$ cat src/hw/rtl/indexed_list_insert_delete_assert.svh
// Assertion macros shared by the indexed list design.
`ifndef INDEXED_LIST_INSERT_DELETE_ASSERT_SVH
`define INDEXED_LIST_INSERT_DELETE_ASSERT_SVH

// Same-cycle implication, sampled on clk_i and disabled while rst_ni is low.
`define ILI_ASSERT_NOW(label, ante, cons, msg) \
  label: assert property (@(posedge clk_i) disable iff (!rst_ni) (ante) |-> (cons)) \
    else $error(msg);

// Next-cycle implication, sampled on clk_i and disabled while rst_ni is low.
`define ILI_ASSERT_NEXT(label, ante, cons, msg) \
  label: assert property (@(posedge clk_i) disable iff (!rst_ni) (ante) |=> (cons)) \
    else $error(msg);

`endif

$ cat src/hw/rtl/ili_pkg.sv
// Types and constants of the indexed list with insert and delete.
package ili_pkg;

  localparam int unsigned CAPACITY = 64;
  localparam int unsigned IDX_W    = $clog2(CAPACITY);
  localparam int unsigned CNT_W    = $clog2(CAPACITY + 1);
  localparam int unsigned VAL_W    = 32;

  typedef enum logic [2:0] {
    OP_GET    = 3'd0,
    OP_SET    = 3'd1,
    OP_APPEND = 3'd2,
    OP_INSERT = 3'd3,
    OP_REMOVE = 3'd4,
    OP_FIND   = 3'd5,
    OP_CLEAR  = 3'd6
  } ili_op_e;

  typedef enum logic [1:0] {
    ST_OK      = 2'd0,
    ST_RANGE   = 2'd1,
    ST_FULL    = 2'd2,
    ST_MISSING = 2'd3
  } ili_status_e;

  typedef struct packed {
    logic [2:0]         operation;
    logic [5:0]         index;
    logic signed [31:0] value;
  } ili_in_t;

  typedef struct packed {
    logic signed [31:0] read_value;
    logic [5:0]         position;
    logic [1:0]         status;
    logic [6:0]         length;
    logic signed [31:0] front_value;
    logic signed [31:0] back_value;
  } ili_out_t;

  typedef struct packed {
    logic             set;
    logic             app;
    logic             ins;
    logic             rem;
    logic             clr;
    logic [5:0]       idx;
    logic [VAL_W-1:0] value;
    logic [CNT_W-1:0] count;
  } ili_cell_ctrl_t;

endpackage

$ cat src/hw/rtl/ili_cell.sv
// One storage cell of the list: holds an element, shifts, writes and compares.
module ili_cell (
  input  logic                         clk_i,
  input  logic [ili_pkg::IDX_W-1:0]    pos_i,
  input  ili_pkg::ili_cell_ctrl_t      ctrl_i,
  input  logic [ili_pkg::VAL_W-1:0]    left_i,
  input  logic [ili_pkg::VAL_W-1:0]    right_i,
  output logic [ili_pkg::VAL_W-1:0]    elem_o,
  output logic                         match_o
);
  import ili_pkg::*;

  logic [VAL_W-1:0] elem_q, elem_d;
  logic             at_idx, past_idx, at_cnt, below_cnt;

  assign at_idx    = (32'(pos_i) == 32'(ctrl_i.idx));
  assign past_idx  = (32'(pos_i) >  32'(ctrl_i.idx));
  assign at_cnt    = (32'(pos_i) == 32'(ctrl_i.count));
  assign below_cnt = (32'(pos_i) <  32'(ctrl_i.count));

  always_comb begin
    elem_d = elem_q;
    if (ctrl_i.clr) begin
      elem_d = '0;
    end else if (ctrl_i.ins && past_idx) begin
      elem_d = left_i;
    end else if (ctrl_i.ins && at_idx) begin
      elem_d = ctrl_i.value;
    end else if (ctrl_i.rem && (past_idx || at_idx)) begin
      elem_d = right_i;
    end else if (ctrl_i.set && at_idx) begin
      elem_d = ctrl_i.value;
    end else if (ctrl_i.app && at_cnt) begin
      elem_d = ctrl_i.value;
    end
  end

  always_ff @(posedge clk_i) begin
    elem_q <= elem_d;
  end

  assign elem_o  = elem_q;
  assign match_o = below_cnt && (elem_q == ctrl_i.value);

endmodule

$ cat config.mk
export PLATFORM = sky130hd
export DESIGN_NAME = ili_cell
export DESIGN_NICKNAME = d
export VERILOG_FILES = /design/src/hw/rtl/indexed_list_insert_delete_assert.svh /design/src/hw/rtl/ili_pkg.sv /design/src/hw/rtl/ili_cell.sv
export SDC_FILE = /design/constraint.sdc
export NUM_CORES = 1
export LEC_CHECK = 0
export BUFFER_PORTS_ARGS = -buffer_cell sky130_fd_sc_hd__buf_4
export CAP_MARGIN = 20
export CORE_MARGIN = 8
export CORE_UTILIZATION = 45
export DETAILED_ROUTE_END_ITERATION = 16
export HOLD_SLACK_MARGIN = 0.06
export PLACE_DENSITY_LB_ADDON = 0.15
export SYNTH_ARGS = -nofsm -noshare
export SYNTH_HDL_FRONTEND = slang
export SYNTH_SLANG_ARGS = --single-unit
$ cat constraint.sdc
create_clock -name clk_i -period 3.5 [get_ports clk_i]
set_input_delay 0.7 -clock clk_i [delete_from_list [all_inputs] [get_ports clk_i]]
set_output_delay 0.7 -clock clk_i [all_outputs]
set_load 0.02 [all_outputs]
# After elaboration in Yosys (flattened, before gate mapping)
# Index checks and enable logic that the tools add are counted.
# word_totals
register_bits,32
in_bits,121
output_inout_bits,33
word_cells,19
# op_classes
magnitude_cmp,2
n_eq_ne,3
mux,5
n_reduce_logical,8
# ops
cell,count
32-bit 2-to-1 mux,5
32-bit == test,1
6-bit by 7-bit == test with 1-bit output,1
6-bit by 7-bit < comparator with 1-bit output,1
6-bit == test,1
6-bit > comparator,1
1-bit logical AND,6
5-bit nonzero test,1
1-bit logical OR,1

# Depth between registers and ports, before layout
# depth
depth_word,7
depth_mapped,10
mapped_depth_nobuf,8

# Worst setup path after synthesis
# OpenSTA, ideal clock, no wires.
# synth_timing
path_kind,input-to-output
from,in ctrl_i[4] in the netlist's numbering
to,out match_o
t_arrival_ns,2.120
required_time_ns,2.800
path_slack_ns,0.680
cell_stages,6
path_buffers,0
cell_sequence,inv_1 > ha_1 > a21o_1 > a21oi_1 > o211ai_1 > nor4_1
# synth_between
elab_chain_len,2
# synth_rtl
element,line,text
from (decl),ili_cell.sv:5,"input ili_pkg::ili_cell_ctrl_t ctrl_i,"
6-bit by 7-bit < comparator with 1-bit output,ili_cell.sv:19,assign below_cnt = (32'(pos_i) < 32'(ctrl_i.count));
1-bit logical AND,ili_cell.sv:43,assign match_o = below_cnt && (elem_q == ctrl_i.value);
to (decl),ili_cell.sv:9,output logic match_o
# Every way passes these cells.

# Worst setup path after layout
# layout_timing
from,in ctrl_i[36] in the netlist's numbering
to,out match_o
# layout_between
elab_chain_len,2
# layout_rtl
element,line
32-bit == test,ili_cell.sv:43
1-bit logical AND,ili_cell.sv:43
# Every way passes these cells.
• • •
## What the exercise asks
Go through the records and set each one down again, unchanged.

## Solution to this task
$ cat src/hw/rtl/indexed_list_insert_delete_assert.svh
// Assertion macros shared by the indexed list design.
`ifndef INDEXED_LIST_INSERT_DELETE_ASSERT_SVH
`define INDEXED_LIST_INSERT_DELETE_ASSERT_SVH

// Same-cycle implication, sampled on clk_i and disabled while rst_ni is low.
`define ILI_ASSERT_NOW(label, ante, cons, msg) \
  label: assert property (@(posedge clk_i) disable iff (!rst_ni) (ante) |-> (cons)) \
    else $error(msg);

// Next-cycle implication, sampled on clk_i and disabled while rst_ni is low.
`define ILI_ASSERT_NEXT(label, ante, cons, msg) \
  label: assert property (@(posedge clk_i) disable iff (!rst_ni) (ante) |=> (cons)) \
    else $error(msg);

`endif

$ cat src/hw/rtl/ili_pkg.sv
// Types and constants of the indexed list with insert and delete.
package ili_pkg;

  localparam int unsigned CAPACITY = 64;
  localparam int unsigned IDX_W    = $clog2(CAPACITY);
  localparam int unsigned CNT_W    = $clog2(CAPACITY + 1);
  localparam int unsigned VAL_W    = 32;

  typedef enum logic [2:0] {
    OP_GET    = 3'd0,
    OP_SET    = 3'd1,
    OP_APPEND = 3'd2,
    OP_INSERT = 3'd3,
    OP_REMOVE = 3'd4,
    OP_FIND   = 3'd5,
    OP_CLEAR  = 3'd6
  } ili_op_e;

  typedef enum logic [1:0] {
    ST_OK      = 2'd0,
    ST_RANGE   = 2'd1,
    ST_FULL    = 2'd2,
    ST_MISSING = 2'd3
  } ili_status_e;

  typedef struct packed {
    logic [2:0]         operation;
    logic [5:0]         index;
    logic signed [31:0] value;
  } ili_in_t;

  typedef struct packed {
    logic signed [31:0] read_value;
    logic [5:0]         position;
    logic [1:0]         status;
    logic [6:0]         length;
    logic signed [31:0] front_value;
    logic signed [31:0] back_value;
  } ili_out_t;

  typedef struct packed {
    logic             set;
    logic             app;
    logic             ins;
    logic             rem;
    logic             clr;
    logic [5:0]       idx;
    logic [VAL_W-1:0] value;
    logic [CNT_W-1:0] count;
  } ili_cell_ctrl_t;

endpackage

$ cat src/hw/rtl/ili_cell.sv
// One storage cell of the list: holds an element, shifts, writes and compares.
module ili_cell (
  input  logic                         clk_i,
  input  logic [ili_pkg::IDX_W-1:0]    pos_i,
  input  ili_pkg::ili_cell_ctrl_t      ctrl_i,
  input  logic [ili_pkg::VAL_W-1:0]    left_i,
  input  logic [ili_pkg::VAL_W-1:0]    right_i,
  output logic [ili_pkg::VAL_W-1:0]    elem_o,
  output logic                         match_o
);
  import ili_pkg::*;

  logic [VAL_W-1:0] elem_q, elem_d;
  logic             at_idx, past_idx, at_cnt, below_cnt;

  assign at_idx    = (32'(pos_i) == 32'(ctrl_i.idx));
  assign past_idx  = (32'(pos_i) >  32'(ctrl_i.idx));
  assign at_cnt    = (32'(pos_i) == 32'(ctrl_i.count));
  assign below_cnt = (32'(pos_i) <  32'(ctrl_i.count));

  always_comb begin
    elem_d = elem_q;
    if (ctrl_i.clr) begin
      elem_d = '0;
    end else if (ctrl_i.ins && past_idx) begin
      elem_d = left_i;
    end else if (ctrl_i.ins && at_idx) begin
      elem_d = ctrl_i.value;
    end else if (ctrl_i.rem && (past_idx || at_idx)) begin
      elem_d = right_i;
    end else if (ctrl_i.set && at_idx) begin
      elem_d = ctrl_i.value;
    end else if (ctrl_i.app && at_cnt) begin
      elem_d = ctrl_i.value;
    end
  end

  always_ff @(posedge clk_i) begin
    elem_q <= elem_d;
  end

  assign elem_o  = elem_q;
  assign match_o = below_cnt && (elem_q == ctrl_i.value);

endmodule

$ cat config.mk
export PLATFORM = sky130hd
export DESIGN_NAME = ili_cell
export DESIGN_NICKNAME = d
export VERILOG_FILES = /design/src/hw/rtl/indexed_list_insert_delete_assert.svh /design/src/hw/rtl/ili_pkg.sv /design/src/hw/rtl/ili_cell.sv
export SDC_FILE = /design/constraint.sdc
export NUM_CORES = 1
export LEC_CHECK = 0
export BUFFER_PORTS_ARGS = -buffer_cell sky130_fd_sc_hd__buf_4
export CAP_MARGIN = 20
export CORE_MARGIN = 8
export CORE_UTILIZATION = 45
export DETAILED_ROUTE_END_ITERATION = 16
export HOLD_SLACK_MARGIN = 0.06
export PLACE_DENSITY_LB_ADDON = 0.15
export SYNTH_ARGS = -nofsm -noshare
export SYNTH_HDL_FRONTEND = slang
export SYNTH_SLANG_ARGS = --single-unit
$ cat constraint.sdc
create_clock -name clk_i -period 3.5 [get_ports clk_i]
set_input_delay 0.7 -clock clk_i [delete_from_list [all_inputs] [get_ports clk_i]]
set_output_delay 0.7 -clock clk_i [all_outputs]
set_load 0.02 [all_outputs]
# After elaboration in Yosys (flattened, before gate mapping)
# Index checks and enable logic that the tools add are counted.
# word_totals
register_bits,32
in_bits,121
output_inout_bits,33
word_cells,19
# op_classes
magnitude_cmp,2
n_eq_ne,3
mux,5
n_reduce_logical,8
# ops
cell,count
32-bit 2-to-1 mux,5
32-bit == test,1
6-bit by 7-bit == test with 1-bit output,1
6-bit by 7-bit < comparator with 1-bit output,1
6-bit == test,1
6-bit > comparator,1
1-bit logical AND,6
5-bit nonzero test,1
1-bit logical OR,1

# Depth between registers and ports, before layout
# depth
depth_word,7
depth_mapped,10
mapped_depth_nobuf,8

# Worst setup path after synthesis
# OpenSTA, ideal clock, no wires.
# synth_timing
path_kind,input-to-output
from,in ctrl_i[4] in the netlist's numbering
to,out match_o
t_arrival_ns,2.120
required_time_ns,2.800
path_slack_ns,0.680
cell_stages,6
path_buffers,0
cell_sequence,inv_1 > ha_1 > a21o_1 > a21oi_1 > o211ai_1 > nor4_1
# synth_between
elab_chain_len,2
# synth_rtl
element,line,text
from (decl),ili_cell.sv:5,"input ili_pkg::ili_cell_ctrl_t ctrl_i,"
6-bit by 7-bit < comparator with 1-bit output,ili_cell.sv:19,assign below_cnt = (32'(pos_i) < 32'(ctrl_i.count));
1-bit logical AND,ili_cell.sv:43,assign match_o = below_cnt && (elem_q == ctrl_i.value);
to (decl),ili_cell.sv:9,output logic match_o
# Every way passes these cells.

# Worst setup path after layout
# layout_timing
from,in ctrl_i[36] in the netlist's numbering
to,out match_o
# layout_between
elab_chain_len,2
# layout_rtl
element,line
32-bit == test,ili_cell.sv:43
1-bit logical AND,ili_cell.sv:43
# Every way passes these cells.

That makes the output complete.